[Stored data]
★ ★ ★ ★ ★

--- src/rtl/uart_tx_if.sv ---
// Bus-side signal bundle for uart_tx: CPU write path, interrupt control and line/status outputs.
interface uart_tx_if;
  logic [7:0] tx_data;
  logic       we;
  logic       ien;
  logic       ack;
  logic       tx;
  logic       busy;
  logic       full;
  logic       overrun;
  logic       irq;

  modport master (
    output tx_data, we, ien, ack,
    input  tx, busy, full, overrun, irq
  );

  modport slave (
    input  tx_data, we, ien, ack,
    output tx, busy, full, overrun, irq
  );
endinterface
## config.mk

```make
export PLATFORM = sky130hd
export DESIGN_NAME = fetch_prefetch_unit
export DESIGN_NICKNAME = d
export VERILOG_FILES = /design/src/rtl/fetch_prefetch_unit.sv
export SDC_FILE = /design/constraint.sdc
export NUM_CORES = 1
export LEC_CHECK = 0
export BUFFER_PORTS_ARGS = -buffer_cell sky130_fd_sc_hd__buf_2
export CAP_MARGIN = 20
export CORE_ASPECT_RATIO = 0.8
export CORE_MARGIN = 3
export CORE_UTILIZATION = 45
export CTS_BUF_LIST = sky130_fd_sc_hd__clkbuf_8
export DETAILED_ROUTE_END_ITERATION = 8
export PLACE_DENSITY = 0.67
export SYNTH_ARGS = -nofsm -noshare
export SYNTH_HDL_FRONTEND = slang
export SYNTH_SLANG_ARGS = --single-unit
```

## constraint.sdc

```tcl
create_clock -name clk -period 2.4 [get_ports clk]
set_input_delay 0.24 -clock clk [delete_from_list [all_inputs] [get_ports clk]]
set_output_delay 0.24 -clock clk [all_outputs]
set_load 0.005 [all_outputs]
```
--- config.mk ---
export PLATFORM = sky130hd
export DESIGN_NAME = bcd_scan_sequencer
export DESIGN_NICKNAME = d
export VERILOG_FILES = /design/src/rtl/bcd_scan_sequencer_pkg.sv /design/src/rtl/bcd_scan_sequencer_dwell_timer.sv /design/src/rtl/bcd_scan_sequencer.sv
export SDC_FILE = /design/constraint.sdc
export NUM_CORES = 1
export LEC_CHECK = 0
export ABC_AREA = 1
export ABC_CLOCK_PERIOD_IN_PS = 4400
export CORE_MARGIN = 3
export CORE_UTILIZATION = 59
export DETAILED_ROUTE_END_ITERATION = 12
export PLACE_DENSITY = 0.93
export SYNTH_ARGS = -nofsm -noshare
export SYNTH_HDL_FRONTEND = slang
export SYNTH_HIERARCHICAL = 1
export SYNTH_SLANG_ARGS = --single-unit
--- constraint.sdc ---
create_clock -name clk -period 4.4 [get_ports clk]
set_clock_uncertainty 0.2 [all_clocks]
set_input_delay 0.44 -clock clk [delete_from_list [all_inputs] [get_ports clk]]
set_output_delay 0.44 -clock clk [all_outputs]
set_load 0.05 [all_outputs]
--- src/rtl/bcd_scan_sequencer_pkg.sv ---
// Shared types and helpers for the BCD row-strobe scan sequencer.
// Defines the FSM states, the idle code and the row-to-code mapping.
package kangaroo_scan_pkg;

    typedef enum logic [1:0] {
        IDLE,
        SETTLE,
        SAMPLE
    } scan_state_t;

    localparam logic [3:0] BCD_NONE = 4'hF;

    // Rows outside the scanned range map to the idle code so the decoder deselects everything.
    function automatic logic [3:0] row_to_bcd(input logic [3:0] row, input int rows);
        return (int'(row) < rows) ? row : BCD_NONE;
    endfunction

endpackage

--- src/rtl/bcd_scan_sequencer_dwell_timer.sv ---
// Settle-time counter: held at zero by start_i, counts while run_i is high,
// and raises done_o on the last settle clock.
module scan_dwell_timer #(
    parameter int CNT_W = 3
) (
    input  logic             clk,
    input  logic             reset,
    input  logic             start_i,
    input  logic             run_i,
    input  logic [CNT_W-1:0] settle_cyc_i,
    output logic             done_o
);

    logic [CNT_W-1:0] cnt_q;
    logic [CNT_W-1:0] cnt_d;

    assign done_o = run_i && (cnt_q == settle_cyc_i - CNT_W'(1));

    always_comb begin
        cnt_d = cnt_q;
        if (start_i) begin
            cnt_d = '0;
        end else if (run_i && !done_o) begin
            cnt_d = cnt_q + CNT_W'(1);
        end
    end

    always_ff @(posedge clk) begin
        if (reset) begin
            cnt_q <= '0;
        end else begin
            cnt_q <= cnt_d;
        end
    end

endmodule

★ ★ ★ ★ ★

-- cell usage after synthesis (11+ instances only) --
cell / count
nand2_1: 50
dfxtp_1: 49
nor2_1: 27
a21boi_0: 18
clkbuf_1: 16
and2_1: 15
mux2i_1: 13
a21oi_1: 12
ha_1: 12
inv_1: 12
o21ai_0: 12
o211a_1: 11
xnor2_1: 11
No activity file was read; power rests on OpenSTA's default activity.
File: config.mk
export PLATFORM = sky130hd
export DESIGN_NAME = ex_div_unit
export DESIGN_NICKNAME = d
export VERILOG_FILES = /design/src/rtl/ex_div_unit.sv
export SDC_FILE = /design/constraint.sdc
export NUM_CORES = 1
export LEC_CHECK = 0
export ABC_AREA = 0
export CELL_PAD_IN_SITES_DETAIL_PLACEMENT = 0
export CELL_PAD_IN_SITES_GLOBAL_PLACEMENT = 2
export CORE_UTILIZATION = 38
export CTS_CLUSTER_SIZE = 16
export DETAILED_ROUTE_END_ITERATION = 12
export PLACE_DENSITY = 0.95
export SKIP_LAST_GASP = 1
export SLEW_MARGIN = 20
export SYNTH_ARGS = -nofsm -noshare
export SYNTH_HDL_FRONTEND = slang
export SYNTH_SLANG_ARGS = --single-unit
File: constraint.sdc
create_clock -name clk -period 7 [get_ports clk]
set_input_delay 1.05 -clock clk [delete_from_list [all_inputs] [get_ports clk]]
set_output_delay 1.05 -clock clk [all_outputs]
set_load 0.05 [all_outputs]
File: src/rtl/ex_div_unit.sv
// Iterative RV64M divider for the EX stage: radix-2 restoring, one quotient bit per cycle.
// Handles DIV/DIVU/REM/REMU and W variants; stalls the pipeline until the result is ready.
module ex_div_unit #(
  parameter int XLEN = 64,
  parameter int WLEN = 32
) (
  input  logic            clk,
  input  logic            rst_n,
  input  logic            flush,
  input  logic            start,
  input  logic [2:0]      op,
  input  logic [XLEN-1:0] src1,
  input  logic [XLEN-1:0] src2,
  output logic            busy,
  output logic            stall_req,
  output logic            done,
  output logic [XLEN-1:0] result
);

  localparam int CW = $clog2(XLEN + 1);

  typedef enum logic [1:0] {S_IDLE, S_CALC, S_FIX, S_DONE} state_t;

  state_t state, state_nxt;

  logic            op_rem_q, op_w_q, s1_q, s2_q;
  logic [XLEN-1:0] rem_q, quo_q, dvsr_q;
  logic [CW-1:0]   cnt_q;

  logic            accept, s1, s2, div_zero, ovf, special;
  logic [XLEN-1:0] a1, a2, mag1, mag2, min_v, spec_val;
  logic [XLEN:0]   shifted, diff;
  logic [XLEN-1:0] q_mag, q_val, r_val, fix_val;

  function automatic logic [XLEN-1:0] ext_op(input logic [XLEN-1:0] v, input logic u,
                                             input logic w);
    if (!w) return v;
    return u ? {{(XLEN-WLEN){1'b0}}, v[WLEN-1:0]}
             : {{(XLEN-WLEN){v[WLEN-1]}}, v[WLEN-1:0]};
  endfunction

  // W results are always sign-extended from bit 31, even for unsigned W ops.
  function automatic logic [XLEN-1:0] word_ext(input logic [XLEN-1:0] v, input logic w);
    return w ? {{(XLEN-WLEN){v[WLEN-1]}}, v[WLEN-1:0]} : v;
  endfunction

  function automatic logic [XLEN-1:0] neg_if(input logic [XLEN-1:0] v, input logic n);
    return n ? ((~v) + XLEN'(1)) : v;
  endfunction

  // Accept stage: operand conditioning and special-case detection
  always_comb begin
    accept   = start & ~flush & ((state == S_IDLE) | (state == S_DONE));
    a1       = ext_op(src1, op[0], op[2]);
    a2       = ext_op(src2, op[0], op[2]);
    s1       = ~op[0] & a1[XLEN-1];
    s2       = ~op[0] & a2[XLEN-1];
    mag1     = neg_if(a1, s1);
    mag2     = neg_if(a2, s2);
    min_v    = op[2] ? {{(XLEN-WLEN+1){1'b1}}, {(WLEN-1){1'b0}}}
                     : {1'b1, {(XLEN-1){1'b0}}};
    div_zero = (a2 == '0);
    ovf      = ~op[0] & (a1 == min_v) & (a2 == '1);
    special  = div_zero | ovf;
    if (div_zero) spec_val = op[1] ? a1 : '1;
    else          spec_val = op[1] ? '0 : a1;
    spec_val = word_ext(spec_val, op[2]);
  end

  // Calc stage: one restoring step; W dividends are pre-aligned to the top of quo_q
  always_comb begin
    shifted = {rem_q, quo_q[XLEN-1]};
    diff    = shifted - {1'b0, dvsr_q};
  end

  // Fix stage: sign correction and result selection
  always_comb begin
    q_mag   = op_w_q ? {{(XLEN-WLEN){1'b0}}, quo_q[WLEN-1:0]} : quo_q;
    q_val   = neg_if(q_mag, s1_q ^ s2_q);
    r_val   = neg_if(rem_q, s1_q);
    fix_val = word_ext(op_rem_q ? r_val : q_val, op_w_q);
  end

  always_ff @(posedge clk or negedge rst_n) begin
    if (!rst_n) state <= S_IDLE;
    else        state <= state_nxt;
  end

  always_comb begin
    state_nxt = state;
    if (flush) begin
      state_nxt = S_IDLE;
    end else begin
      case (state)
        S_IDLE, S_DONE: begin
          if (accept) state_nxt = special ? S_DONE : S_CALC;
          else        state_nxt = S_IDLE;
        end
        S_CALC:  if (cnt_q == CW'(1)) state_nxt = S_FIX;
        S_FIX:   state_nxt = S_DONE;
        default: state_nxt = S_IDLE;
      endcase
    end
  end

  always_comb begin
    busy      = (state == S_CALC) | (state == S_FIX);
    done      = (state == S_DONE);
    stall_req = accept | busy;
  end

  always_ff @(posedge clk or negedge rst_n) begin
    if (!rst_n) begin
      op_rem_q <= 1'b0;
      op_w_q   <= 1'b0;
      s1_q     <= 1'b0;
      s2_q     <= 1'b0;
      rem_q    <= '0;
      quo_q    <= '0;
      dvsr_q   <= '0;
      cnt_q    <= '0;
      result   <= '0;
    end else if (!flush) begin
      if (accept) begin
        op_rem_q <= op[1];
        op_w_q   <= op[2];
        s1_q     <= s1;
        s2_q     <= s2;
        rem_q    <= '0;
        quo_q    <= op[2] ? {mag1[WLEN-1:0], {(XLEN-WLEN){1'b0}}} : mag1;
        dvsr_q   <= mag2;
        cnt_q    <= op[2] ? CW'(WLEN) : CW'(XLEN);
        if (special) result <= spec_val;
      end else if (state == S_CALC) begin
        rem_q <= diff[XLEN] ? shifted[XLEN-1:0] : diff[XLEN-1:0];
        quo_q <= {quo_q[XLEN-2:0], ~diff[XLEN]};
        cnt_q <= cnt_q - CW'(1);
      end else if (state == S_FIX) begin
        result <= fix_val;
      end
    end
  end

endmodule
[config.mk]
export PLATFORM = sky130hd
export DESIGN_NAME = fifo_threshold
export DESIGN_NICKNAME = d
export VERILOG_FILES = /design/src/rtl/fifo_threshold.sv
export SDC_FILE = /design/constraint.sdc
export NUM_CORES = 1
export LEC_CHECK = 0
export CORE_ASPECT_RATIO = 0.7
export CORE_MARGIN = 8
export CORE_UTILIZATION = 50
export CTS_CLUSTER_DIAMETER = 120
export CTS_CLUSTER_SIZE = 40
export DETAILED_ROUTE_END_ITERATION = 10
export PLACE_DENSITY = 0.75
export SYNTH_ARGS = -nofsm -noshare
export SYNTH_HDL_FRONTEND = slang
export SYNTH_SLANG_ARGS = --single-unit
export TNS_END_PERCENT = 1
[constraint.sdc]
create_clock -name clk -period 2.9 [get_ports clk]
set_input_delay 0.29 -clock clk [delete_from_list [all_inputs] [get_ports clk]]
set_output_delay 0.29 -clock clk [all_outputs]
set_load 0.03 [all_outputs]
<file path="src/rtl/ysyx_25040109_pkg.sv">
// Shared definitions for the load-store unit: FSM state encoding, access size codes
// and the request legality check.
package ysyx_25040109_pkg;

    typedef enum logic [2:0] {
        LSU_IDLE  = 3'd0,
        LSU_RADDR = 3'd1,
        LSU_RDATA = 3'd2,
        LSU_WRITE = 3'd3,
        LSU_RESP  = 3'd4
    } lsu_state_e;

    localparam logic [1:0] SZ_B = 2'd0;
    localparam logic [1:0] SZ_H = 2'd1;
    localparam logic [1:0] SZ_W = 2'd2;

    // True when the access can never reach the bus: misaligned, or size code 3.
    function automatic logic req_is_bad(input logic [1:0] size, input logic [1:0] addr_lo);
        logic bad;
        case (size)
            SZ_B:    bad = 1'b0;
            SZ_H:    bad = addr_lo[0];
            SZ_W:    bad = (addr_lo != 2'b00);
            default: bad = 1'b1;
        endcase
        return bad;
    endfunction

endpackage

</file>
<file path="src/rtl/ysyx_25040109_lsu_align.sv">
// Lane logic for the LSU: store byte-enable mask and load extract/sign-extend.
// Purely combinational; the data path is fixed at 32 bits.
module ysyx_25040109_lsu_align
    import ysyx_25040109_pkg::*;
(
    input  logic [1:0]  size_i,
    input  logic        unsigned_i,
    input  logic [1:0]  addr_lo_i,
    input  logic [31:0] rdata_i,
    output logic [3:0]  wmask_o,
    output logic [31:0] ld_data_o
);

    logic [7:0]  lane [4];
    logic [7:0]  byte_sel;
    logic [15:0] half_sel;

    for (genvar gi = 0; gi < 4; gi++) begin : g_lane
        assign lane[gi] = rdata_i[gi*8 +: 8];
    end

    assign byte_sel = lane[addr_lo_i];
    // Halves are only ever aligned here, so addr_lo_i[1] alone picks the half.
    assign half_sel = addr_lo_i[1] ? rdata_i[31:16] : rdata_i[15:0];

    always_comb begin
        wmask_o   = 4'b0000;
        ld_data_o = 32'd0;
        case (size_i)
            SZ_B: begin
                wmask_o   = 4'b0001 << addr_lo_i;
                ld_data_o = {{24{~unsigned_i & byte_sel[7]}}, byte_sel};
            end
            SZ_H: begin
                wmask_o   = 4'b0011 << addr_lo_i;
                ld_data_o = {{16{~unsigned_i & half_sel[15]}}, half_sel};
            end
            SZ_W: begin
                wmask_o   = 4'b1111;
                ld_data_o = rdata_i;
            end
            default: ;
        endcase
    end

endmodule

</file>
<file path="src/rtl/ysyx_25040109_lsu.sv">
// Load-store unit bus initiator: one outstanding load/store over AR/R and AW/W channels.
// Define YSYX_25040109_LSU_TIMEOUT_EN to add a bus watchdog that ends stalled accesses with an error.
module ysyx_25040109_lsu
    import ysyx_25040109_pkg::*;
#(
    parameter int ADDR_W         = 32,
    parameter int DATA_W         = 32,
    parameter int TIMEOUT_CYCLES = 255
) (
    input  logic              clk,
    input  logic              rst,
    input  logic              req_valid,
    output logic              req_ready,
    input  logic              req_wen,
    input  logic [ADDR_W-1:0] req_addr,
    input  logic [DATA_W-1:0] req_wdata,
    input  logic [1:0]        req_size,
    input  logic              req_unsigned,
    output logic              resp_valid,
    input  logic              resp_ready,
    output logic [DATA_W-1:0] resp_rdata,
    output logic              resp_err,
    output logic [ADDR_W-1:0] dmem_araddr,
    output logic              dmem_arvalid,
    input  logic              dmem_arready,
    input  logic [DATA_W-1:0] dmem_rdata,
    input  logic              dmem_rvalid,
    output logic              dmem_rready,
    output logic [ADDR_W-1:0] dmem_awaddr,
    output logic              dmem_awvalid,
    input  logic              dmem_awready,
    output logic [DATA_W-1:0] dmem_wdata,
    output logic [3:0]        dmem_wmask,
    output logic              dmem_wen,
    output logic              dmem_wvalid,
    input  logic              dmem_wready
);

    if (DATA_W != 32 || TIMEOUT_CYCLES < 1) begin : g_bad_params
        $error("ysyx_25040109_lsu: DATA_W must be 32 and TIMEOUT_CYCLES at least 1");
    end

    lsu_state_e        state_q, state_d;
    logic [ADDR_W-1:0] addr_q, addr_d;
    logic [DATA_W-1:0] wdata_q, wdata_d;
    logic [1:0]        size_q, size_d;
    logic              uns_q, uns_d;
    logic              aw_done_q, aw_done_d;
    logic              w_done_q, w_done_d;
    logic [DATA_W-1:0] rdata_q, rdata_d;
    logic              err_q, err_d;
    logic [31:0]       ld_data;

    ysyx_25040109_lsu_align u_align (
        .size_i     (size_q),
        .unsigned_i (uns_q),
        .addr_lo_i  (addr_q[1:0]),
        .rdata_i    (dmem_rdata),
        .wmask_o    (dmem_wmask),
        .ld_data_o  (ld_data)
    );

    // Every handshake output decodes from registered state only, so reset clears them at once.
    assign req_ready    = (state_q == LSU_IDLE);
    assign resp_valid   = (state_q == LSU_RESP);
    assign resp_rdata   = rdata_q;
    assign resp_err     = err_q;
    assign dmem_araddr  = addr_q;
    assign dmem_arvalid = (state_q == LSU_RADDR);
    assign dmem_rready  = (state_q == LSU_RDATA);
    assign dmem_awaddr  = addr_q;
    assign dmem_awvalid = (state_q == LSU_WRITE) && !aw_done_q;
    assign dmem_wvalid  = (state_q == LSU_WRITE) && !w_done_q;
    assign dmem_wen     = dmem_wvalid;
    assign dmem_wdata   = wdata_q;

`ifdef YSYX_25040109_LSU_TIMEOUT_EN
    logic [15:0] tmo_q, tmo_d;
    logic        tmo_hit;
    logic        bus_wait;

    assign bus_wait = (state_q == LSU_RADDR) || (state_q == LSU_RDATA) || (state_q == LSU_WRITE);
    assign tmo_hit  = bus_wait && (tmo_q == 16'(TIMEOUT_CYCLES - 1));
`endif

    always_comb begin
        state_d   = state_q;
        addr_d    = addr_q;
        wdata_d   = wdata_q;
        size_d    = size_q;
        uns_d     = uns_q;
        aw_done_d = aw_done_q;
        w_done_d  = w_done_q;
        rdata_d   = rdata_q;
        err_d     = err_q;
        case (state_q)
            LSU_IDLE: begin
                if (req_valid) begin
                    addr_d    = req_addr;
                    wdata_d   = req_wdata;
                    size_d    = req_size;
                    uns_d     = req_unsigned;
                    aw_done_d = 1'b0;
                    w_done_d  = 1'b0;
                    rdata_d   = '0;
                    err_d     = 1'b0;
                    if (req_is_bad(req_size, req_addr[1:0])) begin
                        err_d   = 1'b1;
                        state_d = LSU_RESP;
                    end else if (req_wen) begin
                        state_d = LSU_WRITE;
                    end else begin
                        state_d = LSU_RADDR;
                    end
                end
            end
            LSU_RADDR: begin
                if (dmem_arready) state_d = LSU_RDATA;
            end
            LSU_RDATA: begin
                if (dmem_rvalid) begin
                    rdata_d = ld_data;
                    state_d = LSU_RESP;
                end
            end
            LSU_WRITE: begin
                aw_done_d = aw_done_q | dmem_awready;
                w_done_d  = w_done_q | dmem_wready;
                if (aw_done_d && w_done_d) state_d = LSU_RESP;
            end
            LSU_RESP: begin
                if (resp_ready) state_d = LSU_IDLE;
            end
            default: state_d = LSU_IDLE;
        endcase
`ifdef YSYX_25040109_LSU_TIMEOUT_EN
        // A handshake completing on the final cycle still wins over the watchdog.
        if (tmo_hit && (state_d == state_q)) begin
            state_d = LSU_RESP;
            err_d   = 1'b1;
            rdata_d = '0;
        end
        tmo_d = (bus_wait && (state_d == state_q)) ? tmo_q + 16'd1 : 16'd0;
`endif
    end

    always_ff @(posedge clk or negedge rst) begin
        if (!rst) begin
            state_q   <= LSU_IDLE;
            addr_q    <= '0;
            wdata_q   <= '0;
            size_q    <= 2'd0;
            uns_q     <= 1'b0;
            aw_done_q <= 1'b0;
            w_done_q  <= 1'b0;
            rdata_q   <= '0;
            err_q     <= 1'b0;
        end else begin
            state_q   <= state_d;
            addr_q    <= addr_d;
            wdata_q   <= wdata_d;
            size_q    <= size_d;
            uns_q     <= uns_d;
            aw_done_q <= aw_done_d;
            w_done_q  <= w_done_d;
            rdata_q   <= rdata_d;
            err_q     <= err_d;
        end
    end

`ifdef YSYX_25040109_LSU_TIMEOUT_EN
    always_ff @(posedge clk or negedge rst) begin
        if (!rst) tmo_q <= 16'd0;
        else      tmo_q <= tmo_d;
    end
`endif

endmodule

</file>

★ ★ ★ ★ ★

**What is expected**. Look above for the line with "export VERILOG_FILES = /design/src/rtl/ex_div_unit.sv" and the line with "div_zero, ovf, special;", and reproduce exactly those two lines plus every line between, nothing more.

**Solved exercise**.
export VERILOG_FILES = /design/src/rtl/ex_div_unit.sv
export SDC_FILE = /design/constraint.sdc
export NUM_CORES = 1
export LEC_CHECK = 0
export ABC_AREA = 0
export CELL_PAD_IN_SITES_DETAIL_PLACEMENT = 0
export CELL_PAD_IN_SITES_GLOBAL_PLACEMENT = 2
export CORE_UTILIZATION = 38
export CTS_CLUSTER_SIZE = 16
export DETAILED_ROUTE_END_ITERATION = 12
export PLACE_DENSITY = 0.95
export SKIP_LAST_GASP = 1
export SLEW_MARGIN = 20
export SYNTH_ARGS = -nofsm -noshare
export SYNTH_HDL_FRONTEND = slang
export SYNTH_SLANG_ARGS = --single-unit
File: constraint.sdc
create_clock -name clk -period 7 [get_ports clk]
set_input_delay 1.05 -clock clk [delete_from_list [all_inputs] [get_ports clk]]
set_output_delay 1.05 -clock clk [all_outputs]
set_load 0.05 [all_outputs]
File: src/rtl/ex_div_unit.sv
// Iterative RV64M divider for the EX stage: radix-2 restoring, one quotient bit per cycle.
// Handles DIV/DIVU/REM/REMU and W variants; stalls the pipeline until the result is ready.
module ex_div_unit #(
  parameter int XLEN = 64,
  parameter int WLEN = 32
) (
  input  logic            clk,
  input  logic            rst_n,
  input  logic            flush,
  input  logic            start,
  input  logic [2:0]      op,
  input  logic [XLEN-1:0] src1,
  input  logic [XLEN-1:0] src2,
  output logic            busy,
  output logic            stall_req,
  output logic            done,
  output logic [XLEN-1:0] result
);

  localparam int CW = $clog2(XLEN + 1);

  typedef enum logic [1:0] {S_IDLE, S_CALC, S_FIX, S_DONE} state_t;

  state_t state, state_nxt;

  logic            op_rem_q, op_w_q, s1_q, s2_q;
  logic [XLEN-1:0] rem_q, quo_q, dvsr_q;
  logic [CW-1:0]   cnt_q;

  logic            accept, s1, s2, div_zero, ovf, special;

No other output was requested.